Oscar_demographics$race_simple <- ifelse(Oscar_demographics$race_simple == "White", 0, 1)
Oscar_demographics$Oscar_Best_Picture_won <- ifelse(Oscar_demographics$Oscar_Best_Picture_won == "No", 0, 1)
Oscar_demographics$Oscar_Best_Actor_won <-ifelse(Oscar_demographics$Oscar_Best_Actor_won == "No", 0, 1)
Oscar_demographics$Oscar_Best_Actress_won <- ifelse(Oscar_demographics$Oscar_Best_Actress_won == "No", 0, 1)
Oscar_demographics$Oscar_Best_Director_won <- ifelse(Oscar_demographics$Oscar_Best_Director_won == "No", 0, 1)

View(Oscar_demographics)

## Warning in system2("/usr/bin/otool", c("-L", shQuote(DSO)), stdout = TRUE):
## running command ''/usr/bin/otool' -L '/Library/Frameworks/R.framework/Resources/
## modules/R_de.so'' had status 1

Correlation

Next, instead of running separate correlation analyses for each column with POC_percent and race_simple, I decided to run a correlation matrix to see them all at once.

library(GGally)

## Loading required package: ggplot2

## Registered S3 method overwritten by 'GGally':
##   method from   
##   +.gg   ggplot2

ggcorr(Oscar_demographics, low = "steelblue", mid = "white", high = "brown")

## Warning in ggcorr(Oscar_demographics, low = "steelblue", mid = "white", : data
## in column(s) 'movie', 'race' are not numeric and were ignored

It appears that the strongest correlations of POC_percent and race simple are both with the People_Choice_won category.

Example

An example of this correlation proving true can been seen in the graph above where "The Martian" had the highest POC_percent and won the People's Choice Award.
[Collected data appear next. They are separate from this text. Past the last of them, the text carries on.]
Source: an optimization exercise on an open RTL-to-GDS flow (aim: small area, a short achievable clock period and few clock cycles). Production flows keep margins and buffers that such runs may drop. Where RTL was checked, it was by simulation tests only, not by an equivalence proof against the original. Power and IR drop assume default switching activity.

==> inputs of try-quartz <==
## zmc_profile
module zmc_profile #(
    parameter PPR = 2000    
) (
    input             clk,
    input             rst,
    input             in_valid,
    output            in_ready,
    input             in_op,
    input      [31:0] in_now,
    input      [15:0] in_start,
    input      [15:0] in_target,
    input      [15:0] in_time,
    input      [15:0] in_tad,
    output reg        out_valid,
    output     [15:0] pos_sp,
    output reg [1:0]  status
);
==> flow/config.mk <==
export PLATFORM = sky130hd
export DESIGN_NAME = zmc_profile
export DESIGN_NICKNAME = zmc_profile
export VERILOG_FILES = /design/flow/design.v
export SDC_FILE = /design/flow/constraint.sdc
export NUM_CORES = 4
export LEC_CHECK = 0
export CAP_MARGIN = 20
export CORE_MARGIN = 2
export CORE_UTILIZATION = 40
export PLACE_DENSITY = 0.6
export SLEW_MARGIN = 20
==> flow/constraint.sdc <==
create_clock -name core_clock -period 22.0 [get_ports {clk}]
set_input_delay 4.4000 -clock core_clock [delete_from_list [all_inputs] [get_ports {clk}]]
set_output_delay 4.4000 -clock core_clock [all_outputs]
set_load 0.01 [all_outputs]
run.sh (not shown) runs the stock make flow with config.mk's settings and CLKGATE_MAP_FILE= SYNTH_SCRIPT=/design/flow/synth_recipe.tcl, a recipe that flattens the netlist after the stock synthesis.
==> try-ember (differences from try-quartz) <==
--- a/flow/design.v
+++ b/flow/design.v
@@ -3152,93 +3152,77 @@
     input      [15:0] in_start,
     input      [15:0] in_target,
     input      [15:0] in_time,
     input      [15:0] in_tad,
     output reg        out_valid,
     output     [15:0] pos_sp,
     output reg [1:0]  status
 );
-    localparam S_MOVING   = 2'd0;
-    localparam S_COMPLETE = 2'd1;
-    localparam S_REJECTED = 2'd2;
-    localparam S_NOPROF   = 2'd3;
-    localparam SEL_CRU = 2'd0, SEL_ACC = 2'd1, SEL_DEC = 2'd2, SEL_DRV = 2'd3;
+    localparam K_MOV = 3'b000, K_DEC = 3'b010, K_DRV = 3'b100;
+    localparam K_CMP = 3'b011, K_REJ = 3'b001, K_IDL = 3'b101;
     localparam integer F = 17;
-    reg         rdy_q;
+    reg         rdy_q, nrdy;
     assign in_ready = rdy_q;
-    wire        acc = in_valid && rdy_q;
+    wire        acc = in_valid && !nrdy;
     reg         v0, op0;
     reg  [31:0] now0;
     reg  [15:0] tgt0, tim0, tad0;
     reg  [10:0] st0;
     reg         active, cb;
     reg  [31:0] t0;
-    reg  [15:0] pT, pTmA;
+    reg  [15:0] pT;
     reg  [14:0] pA;
     reg  [10:0] pStartN, pEN;         
     reg  [10:0] pStart, pE, pD;
     reg  [30:0] den0, den1;
-    reg  [F:1]  vv, drv, bk, dcc, zq;
-    reg  [1:0]  stt [1:F];
-    wire [16:0] tdiff = {1'b0, tim0} - {1'b0, tad0};           
+    reg  [F:1]  vv, bk, bkn;
+    reg  [2:0]  kd [1:F];
+    wire [F:1]  drv;
+    genvar g;
+    generate
+        for (g = 1; g <= F; g = g + 1) begin : g_drv
+            assign drv[g] = kd[g][2] && !kd[g][0];
+        end
+    endgenerate
     wire        rej   = ({1'b0, tim0} <= {tad0, 1'b0});
     wire [31:0] t     = now0 - t0;
     wire [15:0] t16   = t[15:0];
     wire        fin   = (t[31:16] != 16'd0) || (t16 >= pT);
-    wire        ph_a  = (t16 < {1'b0, pA});
-    wire        ph_d  = (t16 > pTmA);
     wire        dflight = |(vv[F-1:1] & drv[F-1:1]);
     wire        dnr0    = v0 && op0 && !rej;
     wire        hold0   = dnr0 && dflight;
     wire        adv0    = v0 && !hold0;
-    reg  [1:0]  sel_s1, st_s1;
-    reg         dec_s1, zq_s1, bk_s1;
+    reg  [2:0]  k_s1;
     always @* begin
-        sel_s1 = SEL_CRU;
-        bk_s1  = cb;
-        st_s1  = S_MOVING;
-        dec_s1 = 1'b0;
-        zq_s1  = 1'b0;
-        if (op0) begin
-            sel_s1 = SEL_DRV;
-            bk_s1  = !cb;
-            zq_s1  = 1'b1;
-            if (rej) st_s1 = S_REJECTED;
-        end else if (!active) begin
-            st_s1 = S_NOPROF;
-        end else if (fin) begin
-            st_s1  = S_COMPLETE;
-            dec_s1 = 1'b1;
-            zq_s1  = 1'b1;
-        end else if (ph_a) begin
-            sel_s1 = SEL_ACC;
-        end else if (ph_d) begin
-            sel_s1 = SEL_DEC;
-            dec_s1 = 1'b1;
-        end
+        if (op0)          k_s1 = rej ? K_REJ : K_DRV;
+        else if (!active) k_s1 = K_IDL;
+        else if (fin)     k_s1 = K_CMP;
+        else              k_s1 = K_MOV;
     end
+    wire        bk_s1 = op0 ? !cb : cb;
     wire [11:0] e_s = {1'b0, tgt0[10:0]} + {2'b00, tgt0[15:11], 5'd0}
                     + {3'b000, tgt0[15:11], 4'd0};
     wire [10:0] e_m = (e_s >= 12'd2000) ? e_s - 12'd2000 : e_s[10:0];
     reg  [15:0] t16_1;
-    reg  [1:0]  sel_1;
-    wire [15:0] u  = pT - t16_1;
-    wire [16:0] tw = {t16_1, 1'b0} - {2'b00, pA};
-    wire [14:0] ks = (pA == 15'd0) ? 15'd1 : pA;
+    wire [15:0] u    = pT - t16_1;
+    wire        ph_a = (t16_1 < {1'b0, pA});
+    wire        ph_d = (u < {1'b0, pA});
+    wire [16:0] tw   = {t16_1, 1'b0} - {2'b00, pA};
+    wire [15:0] tma  = pT - {1'b0, pA};
+    wire [14:0] ks   = (pA == 15'd0) ? 15'd1 : pA;
     reg  [14:0] a1;
     reg  [16:0] b1;
     always @* begin
-        case (sel_1)
-            SEL_ACC: begin a1 = t16_1[14:0]; b1 = {2'b00, t16_1[14:0]}; end
-            SEL_DEC: begin a1 = u[14:0];     b1 = {2'b00, u[14:0]};     end
-            SEL_DRV: begin a1 = ks;          b1 = {pTmA, 1'b0};         end
-            default: begin a1 = ks;          b1 = tw;                   end
-        endcase
+        if (kd[1][2])  begin a1 = ks;          b1 = {tma, 1'b0};          end
+        else if (ph_a) begin a1 = t16_1[14:0]; b1 = {2'b00, t16_1[14:0]}; end
+        else if (ph_d) begin a1 = u[14:0];     b1 = {2'b00, u[14:0]};     end
+        else           begin a1 = ks;          b1 = tw;                   end
     end
+    wire [2:0]  k_s2 = (kd[1] == K_MOV && !ph_a && ph_d) ? K_DEC : kd[1];
     reg  [14:0] a_2;
     reg  [16:0] b_2;
     wire [30:0] m1s, m1c;
     zmc_mul1 u_mul1 (.a(a_2), .b(b_2), .s(m1s), .c(m1c));
     reg  [30:0] m1s_3, m1c_3;
     wire [30:0] prod = m1s_3 + m1c_3;
     wire [11:0] dsub = {1'b0, pEN} - {1'b0, pStartN};
     wire [10:0] d_n  = dsub[11] ? dsub[10:0] + 11'd2000 : dsub[10:0];
@@ -3254,68 +3238,75 @@
     assign rs[0] = n_6;
     assign qs[0] = 11'd0;
     genvar s;
     generate
         for (s = 0; s < 11; s = s + 1) begin : g_div
             localparam J = 10 - s;
             wire [J+30:0] ro;
             wire          qb;
-            wire [30:0]   dn = bk[6+s] ? den1 : den0;
+            wire [30:0]   dn = {bkn[6+s] ? den0[30:16] : den1[30:16],
+                                bk[6+s]  ? den1[15:0]  : den0[15:0]};
             zmc_pdiv #(.J(J)) u_step (
                 .rem_in(rs[s][J+31:0]), .den(dn), .rem_out(ro), .qbit(qb)
             );
             reg [J+30:0] r_q;
             reg [10-J:0] q_q;
+            wire [10-J:0] qn;
+            if (J < 10) begin : g_qn
+                assign qn = {qs[s][10:J+1], qb};
+            end else begin : g_qn0
+                assign qn = qb;
+            end
             always @(posedge clk) begin
                 r_q <= ro;
-                q_q <= {qs[s][10:J+1], qb};
+                q_q <= qn;
             end
             assign rs[s+1] = {{(11-J){1'b0}}, r_q};
             if (J > 0) begin : g_q
                 assign qs[s+1] = {q_q, {J{1'b0}}};
             end else begin : g_q0
                 assign qs[s+1] = q_q;
             end
         end
     endgenerate
     wire [30:0] rfin = rs[11][30:0];
-    wire [10:0] qe   = zq[F] ? 11'd0 : qs[11];
-    wire        nze  = !zq[F] && (rfin != 31'd0);
-    wire [10:0] base = dcc[F] ? pE : (drv[F] ? pStartN : pStart);
+    wire        zqF  = kd[F][2] || kd[F][0];
+    wire        decF = kd[F][1];
+    wire [10:0] qe   = zqF ? 11'd0 : qs[11];
+    wire        nze  = !zqF && (rfin != 31'd0);
+    wire [10:0] base = decF ? pE : (drv[F] ? pStartN : pStart);
     wire [12:0] sdn  = {2'b00, base} - {2'b00, qe} - {12'd0, nze};
     wire [12:0] sup  = {2'b00, base} + {2'b00, qe};
     wire [12:0] sdm  = sdn[12] ? sdn + 13'd2000 : sdn;
     wire [12:0] sum  = (sup >= 13'd2000) ? sup - 13'd2000 : sup;
-    wire [10:0] posn = dcc[F] ? sdm[10:0] : sum[10:0];
+    wire [10:0] posn = decF ? sdm[10:0] : sum[10:0];
     reg  [10:0] pos_q;
     assign pos_sp = {5'd0, pos_q};
     wire dfl_next = (adv0 && dnr0) || |(vv[F-2:1] & drv[F-2:1]);
     integer k;
     always @(posedge clk) begin
-        if (rdy_q) begin
+        if (!nrdy) begin
             op0  <= in_op;
             now0 <= in_now;
             tgt0 <= in_target;
             st0  <= in_start[10:0];
             tim0 <= in_time;
             tad0 <= in_tad;
         end
         if (v0 && op0) begin
             t0   <= now0;
             pT   <= tim0;
             pA   <= tad0[14:0];
-            pTmA <= tdiff[15:0];
         end
         if (adv0 && dnr0) begin
             pStartN <= st0;
             pEN     <= e_m;
         end
         t16_1 <= t16;
-        sel_1 <= sel_s1;
         a_2   <= a1;
         b_2   <= b1;
         m1s_3 <= m1s;
         m1c_3 <= m1c;
         p_4   <= prod;
         m2s_5 <= m2s;
         m2c_5 <= m2c;
         n_6   <= nn;
@@ -3324,40 +3315,41 @@
             else       den0 <= prod;
             pD <= d_n;
         end
         if (vv[F] && drv[F]) begin
             pStart <= pStartN;
             pE     <= pEN;
         end
         pos_q  <= posn;
-        status <= stt[F];
-        for (k = F; k >= 2; k = k - 1) begin
-            stt[k] <= stt[k-1];
-            dcc[k] <= dcc[k-1];
-            zq[k]  <= zq[k-1];
-            drv[k] <= drv[k-1];
+        status <= {kd[F][0] && !kd[F][1], kd[F][0] && (kd[F][1] || kd[F][2])};
+        for (k = F; k >= 3; k = k - 1) begin
+            kd[k]  <= kd[k-1];
             bk[k]  <= bk[k-1];
+            bkn[k] <= bkn[k-1];
         end
-        stt[1] <= st_s1;
-        dcc[1] <= dec_s1;
-        zq[1]  <= zq_s1;
-        drv[1] <= dnr0;
+        kd[2]  <= k_s2;
+        bk[2]  <= bk[1];
+        bkn[2] <= bkn[1];
+        kd[1]  <= k_s1;
         bk[1]  <= bk_s1;
+        bkn[1] <= !bk_s1;
         if (adv0 && dnr0) cb <= !cb;
         if (rst) begin
             rdy_q     <= 1'b1;
+            nrdy      <= 1'b0;
             v0        <= 1'b0;
             vv        <= {F{1'b0}};
             out_valid <= 1'b0;
             active    <= 1'b0;
         end else begin
             v0 <= acc || hold0;
             vv <= {vv[F-1:1], adv0};
             out_valid <= vv[F];
             if (adv0) begin
                 if (op0) active <= !rej;
                 else if (active && fin) active <= 1'b0;
             end
             rdy_q <= !(((acc && in_op) || hold0) && dfl_next);
+            nrdy  <= ((acc && in_op) || hold0) && dfl_next;
         end
     end
 endmodule
==> comparison table <==
quantity	try-ember	try-quartz
PD cells	166 mW/mm^2	148 mW/mm^2
First-pass iteration count of the detailed router	6	5
Number of synthesized register bits	1116	1151
Yosys cell types	103	84
Mux contribution to synthesized area	0.0702	0.0608
Highest metal layer with signal wires	met5	met4
Adder-cell area share of the yosys netlist	0.227	0.228
Fraction of area in registers	0.298	0.309
Seq pwr share	0.256	0.281
Power attributed to combinational cells	8.13 mW	6.68 mW
Internal power	7.92 mW	7.26 mW
Slowest cell on crit path	sky130_fd_sc_hd__clkdlybuf4s50_1	sky130_fd_sc_hd__dfxtp_4
Net switching share of the total power	0.432	0.416
Design Area, Final	0.0842 sq mm	0.0840 sq mm
Effective utilization at floorplan	0.402	0.402
N_diodes	1	2
Area growth from synthesis to final layout	10.4%	10.3%
Total standard cell area after synthesis	0.0763 sq mm	0.0762 sq mm
Sum of routed wire length over all layers	175000 microns	170000 microns
Run status	finished clean	finished clean
Min Clock Period, post-route	6.09 ns	6.49 ns
Seq power	3.58 mW	3.49 mW
Die X-Extent	441 microns	440 microns
NumNets Final	9082	9071
Testbench counts of try-quartz, summed over its fixed seeds: cycles 12,327.
Function not checked in try-ember: the RTL went through the layout flow alone.

## afterwards: timing with drivers on the ports
No port has a modelled driver above. Below, the same layouts with a new extraction and two added sets of constraints. Step 1: set_driving_cell puts a clkbuf_16 on clk and a buf_2 on each other input, an assumption about the parent block. Step 2 adds t to the input delays and takes it off the output delays; t is the mean of the earliest and latest rising clock arrival at the registers after step 1. Input paths then give back, and output paths get back, about the clock's delay inside the block. a / b / c = ideal / step 1 / step 2; a / b = the first two.
run	t, ns	slack for setup (ns)	worst data-port slew with drivers (ns)
try-quartz	0.854	15.505 / 15.425 / 16.045	0.05
try-ember	0.848	15.910 / 15.829 / 16.152	0.09
After both steps every run listed still meets setup and hold.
Results & Further Research

My hypothesis was proven incorrect as movies with higher proportions of people of color are more likely to win one of the five awards: the People's Choice Award. This is interesting because this is the only category that is decided by the general public and not the Academy. Further research with a larger dataset would be interesting as there could be different standards for what the general public considers as a 'good film' versus the Academy. It would also be interesting to explore the high positive correlation between best actor and best director.

Analyzing Twitter data including the words "people of color" or "diversity" and "Oscars" would also be interesting. I attempted this, however, less than 10 tweets were returned so it would need to be done through a premium API to get more than a week's worth of tweets.